(Collection entries)
+++++

### src/rtl/alu_writeback_stage.sv
// Writeback stage: 2-entry in-order queue between the ALU and the register-file write port.
// Optional forwarding outputs (fwd_valid/fwd_addr/fwd_data) are built when ALU_WB_FWD_EN is defined.
module alu_writeback_stage #(
  parameter int DATA_W     = 16,
  parameter int REG_ADDR_W = 3
) (
  input  logic                  clk,
  input  logic                  rst_n,
  input  logic                  in_valid,
  output logic                  in_ready,
  input  logic [DATA_W-1:0]     in_result,
  input  logic                  in_z,
  input  logic                  in_n,
  input  logic                  in_c,
  input  logic                  in_v,
  input  logic [REG_ADDR_W-1:0] in_dest,
  input  logic                  in_wr_en,
  input  logic                  in_flag_en,
  output logic                  rf_we,
  output logic [REG_ADDR_W-1:0] rf_waddr,
  output logic [DATA_W-1:0]     rf_wdata,
  input  logic                  rf_ready,
  output logic [3:0]            flags,
  output logic                  busy
`ifdef ALU_WB_FWD_EN
  ,
  output logic                  fwd_valid,
  output logic [REG_ADDR_W-1:0] fwd_addr,
  output logic [DATA_W-1:0]     fwd_data
`endif
);

  function automatic logic [3:0] pack_flags(input logic n, input logic z,
                                            input logic c, input logic v);
    return {n, z, c, v};
  endfunction

  logic [1:0] count_q, count_d;
  logic       wr_ptr_q, wr_ptr_d;
  logic       rd_ptr_q, rd_ptr_d;
  logic [3:0] flags_q, flags_d;

  // Queue payload; validity is tracked by count_q, so these need no reset.
  logic [DATA_W-1:0]     res_q     [2];
  logic [3:0]            eflags_q  [2];
  logic [REG_ADDR_W-1:0] dest_q    [2];
  logic                  wr_en_q   [2];
  logic                  flag_en_q [2];

  logic                  not_empty;
  logic                  not_full;
  logic                  push;
  logic                  retire;
  logic [DATA_W-1:0]     head_res;
  logic [3:0]            head_flags;
  logic [REG_ADDR_W-1:0] head_dest;
  logic                  head_wr_en;
  logic                  head_flag_en;

  always_comb begin
    not_empty    = (count_q != 2'd0);
    not_full     = (count_q != 2'd2);
    head_res     = res_q[rd_ptr_q];
    head_flags   = eflags_q[rd_ptr_q];
    head_dest    = dest_q[rd_ptr_q];
    head_wr_en   = wr_en_q[rd_ptr_q];
    head_flag_en = flag_en_q[rd_ptr_q];
    push         = in_valid && not_full;
    // Entries without a register write never wait on rf_ready.
    retire       = not_empty && (!head_wr_en || rf_ready);
  end

  always_comb begin
    count_d  = count_q;
    wr_ptr_d = wr_ptr_q ^ push;
    rd_ptr_d = rd_ptr_q ^ retire;
    flags_d  = flags_q;
    case ({push, retire})
      2'b10:   count_d = count_q + 2'd1;
      2'b01:   count_d = count_q - 2'd1;
      default: count_d = count_q;
    endcase
    if (retire && head_flag_en) begin
      flags_d = head_flags;
    end
  end

  always_ff @(posedge clk or negedge rst_n) begin
    if (!rst_n) begin
      count_q  <= 2'd0;
      wr_ptr_q <= 1'b0;
      rd_ptr_q <= 1'b0;
      flags_q  <= 4'b0000;
    end else begin
      count_q  <= count_d;
      wr_ptr_q <= wr_ptr_d;
      rd_ptr_q <= rd_ptr_d;
      flags_q  <= flags_d;
    end
  end

  always_ff @(posedge clk) begin
    if (push) begin
      res_q[wr_ptr_q]     <= in_result;
      eflags_q[wr_ptr_q]  <= pack_flags(in_n, in_z, in_c, in_v);
      dest_q[wr_ptr_q]    <= in_dest;
      wr_en_q[wr_ptr_q]   <= in_wr_en;
      flag_en_q[wr_ptr_q] <= in_flag_en;
    end
  end

  // Write port is a pure function of the head and count, so it holds while stalled.
  always_comb begin
    in_ready = not_full;
    busy     = not_empty;
    flags    = flags_q;
    rf_we    = not_empty && head_wr_en;
    rf_waddr = not_empty ? head_dest : '0;
    rf_wdata = not_empty ? head_res  : '0;
  end

`ifdef ALU_WB_FWD_EN
  logic                  fwd_valid_q;
  logic [REG_ADDR_W-1:0] fwd_addr_q;
  logic [DATA_W-1:0]     fwd_data_q;

  always_ff @(posedge clk or negedge rst_n) begin
    if (!rst_n) begin
      fwd_valid_q <= 1'b0;
      fwd_addr_q  <= '0;
      fwd_data_q  <= '0;
    end else if (rf_we && rf_ready) begin
      fwd_valid_q <= 1'b1;
      fwd_addr_q  <= rf_waddr;
      fwd_data_q  <= rf_wdata;
    end
  end

  always_comb begin
    fwd_valid = fwd_valid_q;
    fwd_addr  = fwd_addr_q;
    fwd_data  = fwd_data_q;
  end
`endif

endmodule

### config.mk
export PLATFORM = sky130hd
export DESIGN_NAME = alu_writeback_stage
export DESIGN_NICKNAME = d
export VERILOG_FILES = /design/src/rtl/alu_writeback_stage.sv
export SDC_FILE = /design/constraint.sdc
export NUM_CORES = 1
export LEC_CHECK = 0
export BUFFER_PORTS_ARGS = -buffer_cell sky130_fd_sc_hd__buf_2
export CAP_MARGIN = 20
export CORE_ASPECT_RATIO = 0.7
export CORE_UTILIZATION = 47
export DETAILED_ROUTE_END_ITERATION = 8
export GPL_TIMING_DRIVEN = 0
export PLACE_DENSITY_LB_ADDON = 0.25
export SETUP_SLACK_MARGIN = 0.4
export SYNTH_ARGS = -nofsm -noshare
export SYNTH_HDL_FRONTEND = slang
export SYNTH_SLANG_ARGS = --single-unit
### constraint.sdc
create_clock -name clk -period 1.7 [get_ports clk]
set_input_delay 0.255 -clock clk [delete_from_list [all_inputs] [get_ports clk]]
set_output_delay 0.255 -clock clk [all_outputs]
set_load 0.01 [all_outputs]
==> impl_metrics.ini <==
[grt]
antenna_found_initial = 0
grt_max_degree = 13
grt_pass1_vias = 1495
grt_pass1_wl_mm = 7.78
track_usage_pct = 22.7
gr-total-overflow = 0

[worst_setup_path]
slowest_delay_ps = 400
critPathKind = flop to output pin
rr_startpoint = rd_ptr_q
startpoint = count_q[0]
path_max_fanout = 5
worst_ep_arrival_time_ps = 1440
r2r_slack_ps = 90
worstSetupEndpointType = output pin
worstSetupEndpoint = rf_we
rr_endpoint = flags[2]
crit_slowest_cell = dfrtp_1
start_kind = flop
rr_worst_depth = 5
worstPathRequired_ps = 1440
crit_chain = buf_8 > nor2_4 > clkbuf_8 > nor2_2 > buf_2

[floorplanning]
start_util_pct = 50.5
die_width_microns = 84.9
core_sq_mm = 0.00448
io_pins = 55
floorplan.rows = 20
fp.dieH_microns = 60.1
die-area_sq_mm = 0.00510

[pwr]
p_per_area_mw_per_mm2 = 1980
irDropWorstVdd_v = 0.00109
leakage_nw = 1.41

[clocking]
clk_latency_ps = 330
clock_sinks = 58
cts.clk_slew.worst_paths_ps = 60
numCtsBuffers = 9
cts_tree = yes
cts-root-buf = clkbuf_8
clk_path_buf_depth = 2
cts-htree-levels = 3

[timing]
fin_skew_ps = 5.60
rsz0062_at_grt = yes
setup_viol = 0
tightestPinTransition_ps = 229
fmax_mhz = 590
hold_viol = 0
period_minus_slack_ps = 1700
slew_headroom_pct = 84.4
fin_crit_sh_pct = 99.8
slew_viol_final = 0

[synthesis]
yosys_warnings = 0
ys_types = 17
synth_area_sq_mm = 0.00226
synth.yosys.seq_area_share_pct = 75.2
synth.avg_cell_area_sq_um = 17.3
postSynthCellCount = 131
syn_nets = 163
synth_seq_cells = 58

[drt]
ant_nets = 0
wire_per_inst_microns = 18.3
first_pass_iters = 6
dr_total_vias = 1435
drtIter0Drc = 58
routed_wl_mm = 5.15
viasPerCell = 5.09
drc_errors = 0

[worst_hold_path]
min_path_type = primary input to flop

[placement]
port_buffers = 54
place_congestion = 0.733
dp_hpwl_mm = 2.63
place_area_sq_mm = 0.00265

[final_layout]
fillers = 260
finalNetCount = 254
final_util_pct = 75.6
drive_gt1_share_pct = 56.8
design_area_sq_mm = 0.00339
antenna_cells = 0
syn2layout_area_growth_pct = 49.7

[run_status]
status = finished, final reports clean

[flow_run]
cap_violations = 0
[through the flow]
| stage | setup TNS (ps) | setup WS, ps | hold slack (ps) | power [W] | std cells |
|---|---|---|---|---|---|
| after global placement | 0 | 172 | 109 | 0.00408 | 240 |
| final | 0 | 3.76 | 107 | 0.00672 | 282 |
| after floorplan | 0 | 236 | -40.6 | 0.00351 | 131 |
| after CTS | 0 | 53.2 | 92.2 | 0.00632 | 276 |
| after global routing | -446 | -30.9 | 94.5 | 0.00703 | 282 |
| after detailed placement | 0 | 93.0 | 116 | 0.00417 | 240 |
[routing by layer]
layer / part of all wire (%) / GRT usage [%]
met4: 0.97 / 7.26
met2: 51 / 38.8
met5: 0 / 0
met1: 41 / 26.1
met3: 7.2 / 10.1
[sequential cells by signal (all words and copies together) (netlist names), 2 cells and up]
signal	flops
wr_en_q	2
dest_q	6
res_q	32
flag_en_q	2
count_q	2
eflags_q	8
flags	4
[cells by family after synthesis]
kind of cell    after synthesis  synth area share (%)
compound gates                2                  1.16
flops                        58                  75.2
buf+inv                      11                  2.27
simple gates                 24                  4.20
mux                          29                  14.0
fa+ha+maj                     3                  1.66
xor+xnor                      4                  1.55
[critical path, delay by kind of cell, from the launching register on]
kind,cells,cell delay [ps]
buf+inv,3,490
flops,1,400
simple gates,2,220
[placed cells by master, fill, tap and decap left out, types with 5 or more instances in the layout]
cell	instances
buf_12	8
buf_2	51
buf_4	8
buf_6	10
clkbuf_8	15
dfrtp_1	7
edfxtp_1	50
mux2_2	5
mux2i_1	17
nor2_1	16
[synth_stat cells]
master / count / area, sq um
nand2b_1: 1 / 6.26
buf_2: 2 / 10.0
edfxtp_1: 50 / 1500
inv_1: 5 / 18.8
mux2_4: 4 / 60.1
mux2i_1: 20 / 200
and2_1: 1 / 6.26
buf_6: 1 / 11.3
nor2_1: 22 / 82.6
o22ai_1: 1 / 6.26
dfrtp_1: 8 / 200
xor2_1: 1 / 8.76
xnor2_1: 3 / 26.3
clkbuf_1: 3 / 11.3
mux2_2: 5 / 56.3
ha_1: 3 / 37.5
o221a_4: 1 / 20.0
[where the power goes]
part / switching [W] / internal, W / total, W
Sequential: 0.000155 / 0.00198 / 0.00214
Combinational: 0.00150 / 0.00184 / 0.00334
Clock: 0.000492 / 0.000750 / 0.00124
[how the worst min path moves through the flow]
stage	startpoint	to	slack, ps	cells past startpoint
after floorplan	rst_n	count_q[0]	-40	0
after global placement	rst_n	wr_ptr_q	110	1
after detailed placement	rst_n	flags[0]	120	1
after CTS	in_result[8]	res_q[1][8]	90	1
after global routing	in_result[9]	res_q[1][9]	90	1
final	in_result[8]	res_q[1][8]	110	1
[timing repair]
item / 4_1_cts / 5_1_grt
gates resized for setup: 39 / 15
hold buffers: 1 / 0
endpoints found under the setup margin: 78 / 78
setup buffers: 14 / 6
gates cloned: 5 / 0
endpoints found under the hold margin: 8 / 0
pin swaps: 16 / 5
[area by class of cell]
type | instances | area (sq um) | share of cell area (%)
timing repair buffer | 80 | 657 | 19.4
clock buffer | 13 | 159 | 4.69
buffer | 6 | 93.8 | 2.77
inverter | 5 | 18.8 | 0.554
sequential | 58 | 1700 | 50.3
clock inverter | 3 | 38.8 | 1.14
multi-input combinational | 62 | 649 | 19.2
tap | 55 | 68.8 | 2.03
No activity file was read; power rests on OpenSTA's default activity.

+++++

→ **EXERCISE REQUIREMENTS**
All that is needed is the exact run of lines above from the line containing "viasPerCell = 5.09" through the line containing "[run_status]", both of them included.

→ **REPLY TO THE TASK**
viasPerCell = 5.09
drc_errors = 0

[worst_hold_path]
min_path_type = primary input to flop

[placement]
port_buffers = 54
place_congestion = 0.733
dp_hpwl_mm = 2.63
place_area_sq_mm = 0.00265

[final_layout]
fillers = 260
finalNetCount = 254
final_util_pct = 75.6
drive_gt1_share_pct = 56.8
design_area_sq_mm = 0.00339
antenna_cells = 0
syn2layout_area_growth_pct = 49.7

[run_status]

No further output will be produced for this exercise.